▶ _Problem description_
Please set down, unchanged, the line containing "assign p_re[2] = ~_200_;" and all the lines that follow it until the data below ends.

[[ Data provided, beginning ]]

From an optimization exercise on the open Yosys and OpenROAD flow, aimed at small area, a short achievable clock period and few clock cycles; shortcuts taken in it are not production practice. Function was checked by simulation only, so behaviour that the tests miss may differ from the original.

==> design.v <==
module fp4_cmul_w(br, bi, widx, p_re, p_im);
  input [3:0] br;
  wire [3:0] br;
  input [3:0] bi;
  wire [3:0] bi;
  input [2:0] widx;
  wire [2:0] widx;
  output [3:0] p_re;
  wire [3:0] p_re;
  output [3:0] p_im;
  wire [3:0] p_im;
  wire _000_;
  wire _001_;
  wire _002_;
  wire _003_;
  wire _004_;
  wire _005_;
  wire _006_;
  wire _007_;
  wire _008_;
  wire _009_;
  wire _010_;
  wire _011_;
  wire _012_;
  wire _013_;
  wire _014_;
  wire _015_;
  wire _016_;
  wire _017_;
  wire _018_;
  wire _019_;
  wire _020_;
  wire _021_;
  wire _022_;
  wire _023_;
  wire _024_;
  wire _025_;
  wire _026_;
  wire _027_;
  wire _028_;
  wire _029_;
  wire _030_;
  wire _031_;
  wire _032_;
  wire _033_;
  wire _034_;
  wire _035_;
  wire _036_;
  wire _037_;
  wire _038_;
  wire _039_;
  wire _040_;
  wire _041_;
  wire _042_;
  wire _043_;
  wire _044_;
  wire _045_;
  wire _046_;
  wire _047_;
  wire _048_;
  wire _049_;
  wire _050_;
  wire _051_;
  wire _052_;
  wire _053_;
  wire _054_;
  wire _055_;
  wire _056_;
  wire _057_;
  wire _058_;
  wire _059_;
  wire _060_;
  wire _061_;
  wire _062_;
  wire _063_;
  wire _064_;
  wire _065_;
  wire _066_;
  wire _067_;
  wire _068_;
  wire _069_;
  wire _070_;
  wire _071_;
  wire _072_;
  wire _073_;
  wire _074_;
  wire _075_;
  wire _076_;
  wire _077_;
  wire _078_;
  wire _079_;
  wire _080_;
  wire _081_;
  wire _082_;
  wire _083_;
  wire _084_;
  wire _085_;
  wire _086_;
  wire _087_;
  wire _088_;
  wire _089_;
  wire _090_;
  wire _091_;
  wire _092_;
  wire _093_;
  wire _094_;
  wire _095_;
  wire _096_;
  wire _097_;
  wire _098_;
  wire _099_;
  wire _100_;
  wire _101_;
  wire _102_;
  wire _103_;
  wire _104_;
  wire _105_;
  wire _106_;
  wire _107_;
  wire _108_;
  wire _109_;
  wire _110_;
  wire _111_;
  wire _112_;
  wire _113_;
  wire _114_;
  wire _115_;
  wire _116_;
  wire _117_;
  wire _118_;
  wire _119_;
  wire _120_;
  wire _121_;
  wire _122_;
  wire _123_;
  wire _124_;
  wire _125_;
  wire _126_;
  wire _127_;
  wire _128_;
  wire _129_;
  wire _130_;
  wire _131_;
  wire _132_;
  wire _133_;
  wire _134_;
  wire _135_;
  wire _136_;
  wire _137_;
  wire _138_;
  wire _139_;
  wire _140_;
  wire _141_;
  wire _142_;
  wire _143_;
  wire _144_;
  wire _145_;
  wire _146_;
  wire _147_;
  wire _148_;
  wire _149_;
  wire _150_;
  wire _151_;
  wire _152_;
  wire _153_;
  wire _154_;
  wire _155_;
  wire _156_;
  wire _157_;
  wire _158_;
  wire _159_;
  wire _160_;
  wire _161_;
  wire _162_;
  wire _163_;
  wire _164_;
  wire _165_;
  wire _166_;
  wire _167_;
  wire _168_;
  wire _169_;
  wire _170_;
  wire _171_;
  wire _172_;
  wire _173_;
  wire _174_;
  wire _175_;
  wire _176_;
  wire _177_;
  wire _178_;
  wire _179_;
  wire _180_;
  wire _181_;
  wire _182_;
  wire _183_;
  wire _184_;
  wire _185_;
  wire _186_;
  wire _187_;
  wire _188_;
  wire _189_;
  wire _190_;
  wire _191_;
  wire _192_;
  wire _193_;
  wire _194_;
  wire _195_;
  wire _196_;
  wire _197_;
  wire _198_;
  wire _199_;
  wire _200_;
  wire _201_;
  wire _202_;
  wire _203_;
  wire _204_;
  wire _205_;
  wire _206_;
  wire _207_;
  wire _208_;
  wire _209_;
  wire _210_;
  wire _211_;
  wire _212_;
  wire _213_;
  wire _214_;
  wire _215_;
  wire _216_;
  wire _217_;
  wire _218_;
  wire _219_;
  wire _220_;
  wire _221_;
  wire _222_;
  wire _223_;
  wire _224_;
  wire _225_;
  wire _226_;
  wire _227_;
  wire _228_;
  wire _229_;
  wire _230_;
  wire _231_;
  wire _232_;
  wire _233_;
  wire _234_;
  wire _235_;
  wire _236_;
  wire _237_;
  wire _238_;
  wire _239_;
  wire _240_;
  wire _241_;
  wire _242_;
  wire _243_;
  wire _244_;
  wire _245_;
  wire _246_;
  wire _247_;
  wire _248_;
  wire _249_;
  wire _250_;
  wire _251_;
  wire _252_;
  wire _253_;
  wire _254_;
  wire _255_;
  wire _256_;
  wire _257_;
  wire _258_;
  wire _259_;
  wire _260_;
  wire _261_;
  wire _262_;
  wire _263_;
  wire _264_;
  wire _265_;
  wire _266_;
  wire _267_;
  wire _268_;
  wire _269_;
  wire _270_;
  wire _271_;
  wire _272_;
  wire _273_;
  wire _274_;
  wire _275_;
  wire _276_;
  wire _277_;
  wire _278_;
  wire _279_;
  wire _280_;
  wire _281_;
  wire _282_;
  wire _283_;
  wire _284_;
  wire _285_;
  wire _286_;
  wire _287_;
  wire _288_;
  wire _289_;
  wire _290_;
  wire _291_;
  wire _292_;
  wire _293_;
  wire _294_;
  wire _295_;
  wire _296_;
  wire _297_;
  wire _298_;
  wire _299_;
  wire [3:0] \a1.out ;
  wire [3:0] \a1.result ;
  wire [2:0] \a1.sig_l ;
  wire [2:0] \a1.sig_s ;
  wire [2:0] \a1.sig_s_unaligned ;
  wire \a1.sub ;
  wire [3:0] \m1.x ;
  wire [3:0] \m2.half ;
  wire [3:0] \m2.mhalf ;
  wire [3:0] \m2.x ;
  wire [3:0] \m3.half ;
  wire [3:0] \m3.x ;
  wire [3:0] \m4.half ;
  wire [3:0] \m4.x ;
  wire [3:0] \s1.out ;
  wire [3:0] \s1.result ;
  wire [2:0] \s1.sig_l ;
  wire [2:0] \s1.sig_s ;
  wire [2:0] \s1.sig_s_unaligned ;
  wire \s1.sub ;
  wire [2:0] \tw.idx ;
  assign _097_ = ~widx[2];
  assign _108_ = widx[1] & _097_;
  assign _119_ = _108_ & widx[0];
  assign _130_ = ~_119_;
  assign _141_ = ~widx[1];
  assign _152_ = _141_ & widx[2];
  assign _163_ = ~_152_;
  assign _174_ = _163_ & _130_;
  assign _183_ = ~widx[0];
  assign _194_ = _183_ & widx[1];
  assign _205_ = ~_194_;
  assign _216_ = _205_ & _174_;
  assign _226_ = _216_ & bi[1];
  assign _233_ = ~_226_;
  assign _234_ = _183_ & _141_;
  assign _235_ = ~_234_;
  assign _236_ = _235_ & bi[2];
  assign _237_ = ~_236_;
  assign _238_ = _237_ & _233_;
  assign _239_ = ~_238_;
  assign _240_ = _235_ & br[2];
  assign _241_ = ~_240_;
  assign _242_ = ~_174_;
  assign _243_ = _242_ & br[1];
  assign _244_ = ~_243_;
  assign _245_ = _244_ & _241_;
  assign _246_ = ~_245_;
  assign _247_ = _246_ & _239_;
  assign _248_ = ~_247_;
  assign _249_ = _235_ & br[1];
  assign _250_ = ~_249_;
  assign _251_ = _250_ & _174_;
  assign _252_ = ~_251_;
  assign _253_ = _252_ & br[2];
  assign _254_ = ~_253_;
  assign _255_ = ~_216_;
  assign _256_ = _235_ & bi[1];
  assign _257_ = ~_256_;
  assign _258_ = _257_ & _255_;
  assign _259_ = ~_258_;
  assign _260_ = _259_ & bi[2];
  assign _261_ = ~_260_;
  assign _262_ = _261_ & _254_;
  assign _263_ = _262_ & _248_;
  assign _264_ = ~_263_;
  assign _265_ = ~_262_;
  assign _266_ = _260_ & _253_;
  assign _267_ = ~_266_;
  assign _268_ = _267_ & _265_;
  assign _269_ = ~_268_;
  assign _270_ = _243_ & br[2];
  assign _271_ = ~_270_;
  assign _272_ = _216_ & bi[2];
  assign _273_ = _272_ & bi[1];
  assign _274_ = ~_273_;
  assign _275_ = _274_ & _271_;
  assign _276_ = _275_ & _269_;
  assign _277_ = ~_276_;
  assign _278_ = ~br[1];
  assign _279_ = _278_ & _183_;
  assign _280_ = ~_279_;
  assign _281_ = br[1] & widx[0];
  assign _282_ = ~_281_;
  assign _283_ = _282_ & bi[1];
  assign _284_ = _283_ & _280_;
  assign _285_ = ~_284_;
  assign _286_ = ~bi[1];
  assign _287_ = _281_ & _286_;
  assign _288_ = ~_287_;
  assign _289_ = _288_ & _285_;
  assign _290_ = _289_ & _247_;
  assign _291_ = ~_290_;
  assign _292_ = _242_ & br[0];
  assign _293_ = ~_292_;
  assign _294_ = _249_ & _245_;
  assign _295_ = ~_294_;
  assign _296_ = _295_ & _293_;
  assign _297_ = ~_296_;
  assign _298_ = _245_ & _238_;
  assign _299_ = _216_ & bi[0];
  assign _000_ = ~_299_;
  assign _001_ = _000_ & _257_;
  assign _002_ = ~_001_;
  assign _003_ = _002_ & _298_;
  assign _004_ = _003_ & _297_;
  assign _005_ = ~_004_;
  assign _006_ = _005_ & _291_;
  assign _007_ = ~_006_;
  assign _008_ = ~_272_;
  assign _009_ = _254_ & _239_;
  assign _010_ = ~_009_;
  assign _011_ = _010_ & _008_;
  assign _012_ = ~_011_;
  assign _013_ = _012_ & _000_;
  assign _014_ = ~_013_;
  assign _015_ = ~_003_;
  assign _016_ = _011_ & _015_;
  assign _017_ = _016_ & _296_;
  assign _018_ = ~_017_;
  assign _019_ = _018_ & _014_;
  assign _020_ = ~br[3];
  assign _021_ = _020_ & bi[3];
  assign _022_ = ~_021_;
  assign _023_ = ~bi[3];
  assign _024_ = br[3] & _023_;
  assign _025_ = ~_024_;
  assign _026_ = _025_ & _022_;
  assign _027_ = ~_026_;
  assign _028_ = _027_ & _019_;
  assign _029_ = ~_028_;
  assign _030_ = ~_019_;
  assign _031_ = _026_ & _030_;
  assign _032_ = ~_031_;
  assign _033_ = _032_ & _029_;
  assign _034_ = ~_033_;
  assign _035_ = _034_ & _007_;
  assign _036_ = ~_035_;
  assign _037_ = _036_ & _277_;
  assign _038_ = ~_037_;
  assign _039_ = _038_ & _247_;
  assign _040_ = ~_275_;
  assign _041_ = _026_ & _040_;
  assign _042_ = ~_041_;
  assign _043_ = _027_ & _275_;
  assign _044_ = ~_043_;
  assign _045_ = _044_ & _042_;
  assign _046_ = _045_ & _039_;
  assign _047_ = ~_046_;
  assign _048_ = _047_ & _264_;
  assign _049_ = ~_048_;
  assign _050_ = _030_ & _007_;
  assign _051_ = ~_050_;
  assign _052_ = _019_ & _006_;
  assign _053_ = ~_052_;
  assign _054_ = _053_ & _051_;
  assign _055_ = ~_054_;
  assign _056_ = _055_ & _298_;
  assign _057_ = ~_056_;
  assign _058_ = _057_ & _049_;
  assign p_im[2] = ~_058_;
  assign _059_ = _298_ & _262_;
  assign _060_ = _059_ & _036_;
  assign _061_ = ~_060_;
  assign _062_ = _061_ & _047_;
  assign _063_ = ~_062_;
  assign _064_ = _063_ & _054_;
  assign _065_ = ~_064_;
  assign _066_ = _262_ & _247_;
  assign _067_ = ~_066_;
  assign _068_ = _067_ & _065_;
  assign _069_ = _035_ & _040_;
  assign _070_ = ~_069_;
  assign _071_ = _037_ & _275_;
  assign _072_ = ~_071_;
  assign _073_ = _072_ & _070_;
  assign p_im[1] = _073_ & _068_;
  assign _074_ = ~_039_;
  assign _075_ = ~_059_;
  assign _076_ = _075_ & _055_;
  assign p_im[0] = _076_ & _074_;
  assign _077_ = _242_ & bi[1];
  assign _078_ = ~_077_;
  assign _079_ = _257_ & _174_;
  assign _080_ = _079_ & _236_;
  assign _081_ = ~_080_;
  assign _082_ = _081_ & _078_;
  assign _083_ = ~_082_;
  assign _084_ = _216_ & br[1];
  assign _085_ = ~_084_;
  assign _086_ = _085_ & _241_;
  assign _087_ = ~_086_;
  assign _088_ = ~_079_;
  assign _089_ = _088_ & bi[2];
  assign _090_ = ~_089_;
  assign _091_ = _090_ & _087_;
  assign _092_ = ~_091_;
  assign _093_ = _216_ & br[2];
  assign _094_ = ~_093_;
  assign _095_ = _094_ & _092_;
  assign _096_ = _095_ & _083_;
  assign _098_ = ~_096_;
  assign _099_ = ~_095_;
  assign _100_ = _250_ & _255_;
  assign _101_ = ~_100_;
  assign _102_ = _101_ & _085_;
  assign _103_ = ~_102_;
  assign _104_ = _103_ & _099_;
  assign _105_ = ~_104_;
  assign _106_ = _105_ & _098_;
  assign _107_ = _090_ & _082_;
  assign _109_ = _216_ & br[0];
  assign _110_ = ~_109_;
  assign _111_ = _086_ & _249_;
  assign _112_ = ~_111_;
  assign _113_ = _112_ & _110_;
  assign _114_ = ~_113_;
  assign _115_ = _087_ & _082_;
  assign _116_ = ~_289_;
  assign _117_ = _089_ & _116_;
  assign _118_ = _117_ & _115_;
  assign _120_ = ~_118_;
  assign _121_ = ~_115_;
  assign _122_ = _101_ & br[2];
  assign _123_ = ~_122_;
  assign _124_ = _123_ & _090_;
  assign _125_ = _124_ & _121_;
  assign _126_ = _125_ & _098_;
  assign _127_ = ~_126_;
  assign _128_ = _127_ & _120_;
  assign _129_ = ~_128_;
  assign _131_ = _129_ & _114_;
  assign _132_ = _242_ & bi[0];
  assign _133_ = ~_132_;
  assign _134_ = _107_ & _256_;
  assign _135_ = ~_134_;
  assign _136_ = _135_ & _133_;
  assign _137_ = ~_136_;
  assign _138_ = _137_ & _131_;
  assign _139_ = ~_138_;
  assign _140_ = _139_ & _107_;
  assign _142_ = ~_140_;
  assign _143_ = _142_ & _026_;
  assign _144_ = ~_143_;
  assign _145_ = ~_107_;
  assign _146_ = _087_ & _289_;
  assign _147_ = _146_ & _145_;
  assign _148_ = _113_ & _099_;
  assign _149_ = ~_148_;
  assign _150_ = ~_131_;
  assign _151_ = _150_ & _095_;
  assign _153_ = _151_ & _136_;
  assign _154_ = ~_153_;
  assign _155_ = _154_ & _149_;
  assign _156_ = _155_ & _147_;
  assign _157_ = ~_156_;
  assign _158_ = ~_147_;
  assign _159_ = ~_155_;
  assign _160_ = _159_ & _158_;
  assign _161_ = ~_160_;
  assign _162_ = _161_ & _157_;
  assign _164_ = _162_ & _139_;
  assign _165_ = ~_164_;
  assign _166_ = _165_ & _144_;
  assign _167_ = ~_166_;
  assign _168_ = _159_ & _026_;
  assign _169_ = ~_168_;
  assign _170_ = _169_ & _147_;
  assign _171_ = _170_ & _167_;
  assign _172_ = ~_171_;
  assign _173_ = _172_ & _128_;
  assign _175_ = ~_173_;
  assign _176_ = _175_ & _167_;
  assign _177_ = ~_176_;
  assign _178_ = _177_ & _106_;
  assign _179_ = ~_178_;
  assign _180_ = ~_106_;
  assign _181_ = _175_ & _180_;
  assign _182_ = ~_181_;
  assign p_re[1] = _182_ & _179_;
  assign p_re[0] = _173_ & _162_;
  assign _184_ = ~p_re[1];
  assign _185_ = ~_124_;
  assign _186_ = _144_ & _106_;
  assign _187_ = ~_186_;
  assign _188_ = _143_ & _180_;
  assign _189_ = ~_188_;
  assign _190_ = _189_ & _187_;
  assign _191_ = ~_190_;
  assign _192_ = _191_ & _175_;
  assign _193_ = ~_192_;
  assign _195_ = _193_ & _185_;
  assign _196_ = ~_195_;
  assign _197_ = _191_ & _124_;
  assign _198_ = _197_ & _176_;
  assign _199_ = ~_198_;
  assign _200_ = _199_ & _196_;
  assign _201_ = _200_ & _184_;
  assign _202_ = ~_201_;
  assign _203_ = ~_151_;
  assign _204_ = _203_ & _020_;
  assign _206_ = ~_204_;
  assign _207_ = _235_ & _023_;
  assign _208_ = ~_207_;
  assign _209_ = _234_ & bi[3];
  assign _210_ = ~_209_;
  assign _211_ = _210_ & _208_;
  assign _212_ = ~_211_;
  assign _213_ = _212_ & _151_;
  assign _214_ = ~_213_;
  assign _215_ = _214_ & _206_;
  assign p_re[3] = _215_ & _202_;
  assign _217_ = ~_068_;
  assign _218_ = _217_ & _058_;
  assign _219_ = ~_218_;
  assign _220_ = ~_016_;
  assign _221_ = _220_ & _023_;
  assign _222_ = ~_221_;
  assign _223_ = _235_ & br[3];
  assign _224_ = ~_223_;
  assign _225_ = _234_ & _020_;
  assign _227_ = ~_225_;
  assign _228_ = _227_ & _224_;
  assign _229_ = ~_228_;
  assign _230_ = _229_ & _016_;
  assign _231_ = ~_230_;
  assign _232_ = _231_ & _222_;
  assign p_im[3] = _232_ & _219_;
  assign p_re[2] = ~_200_;
  assign \s1.sub  = 1'h1;
  assign \s1.out  = p_re;
  assign \s1.sig_l [2] = 1'h0;
  assign \s1.sig_s_unaligned [2] = 1'h0;
  assign \s1.sig_s [2] = 1'h0;
  assign \s1.result  = p_re;
  assign \m4.x  = bi;
  assign \m4.half [2:0] = \m2.half [2:0];
  assign \m3.x  = br;
  assign \m3.half [3] = 1'hx;
  assign \a1.result  = p_im;
  assign \a1.sig_s [2] = 1'h0;
  assign \a1.sig_s_unaligned [2] = 1'h0;
  assign \m2.x  = bi;
  assign \m2.half [3] = 1'hx;
  assign \m2.mhalf [2:0] = \m2.half [2:0];
  assign \a1.sig_l [2] = 1'h0;
  assign \m1.x  = br;
  assign \tw.idx  = widx;
  assign \a1.out  = p_im;
  assign \a1.sub  = 1'h0;
endmodule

[[ Data provided, end ]]

▶ _Solution to this task_
  assign p_re[2] = ~_200_;
  assign \s1.sub  = 1'h1;
  assign \s1.out  = p_re;
  assign \s1.sig_l [2] = 1'h0;
  assign \s1.sig_s_unaligned [2] = 1'h0;
  assign \s1.sig_s [2] = 1'h0;
  assign \s1.result  = p_re;
  assign \m4.x  = bi;
  assign \m4.half [2:0] = \m2.half [2:0];
  assign \m3.x  = br;
  assign \m3.half [3] = 1'hx;
  assign \a1.result  = p_im;
  assign \a1.sig_s [2] = 1'h0;
  assign \a1.sig_s_unaligned [2] = 1'h0;
  assign \m2.x  = bi;
  assign \m2.half [3] = 1'hx;
  assign \m2.mhalf [2:0] = \m2.half [2:0];
  assign \a1.sig_l [2] = 1'h0;
  assign \m1.x  = br;
  assign \tw.idx  = widx;
  assign \a1.out  = p_im;
  assign \a1.sub  = 1'h0;
endmodule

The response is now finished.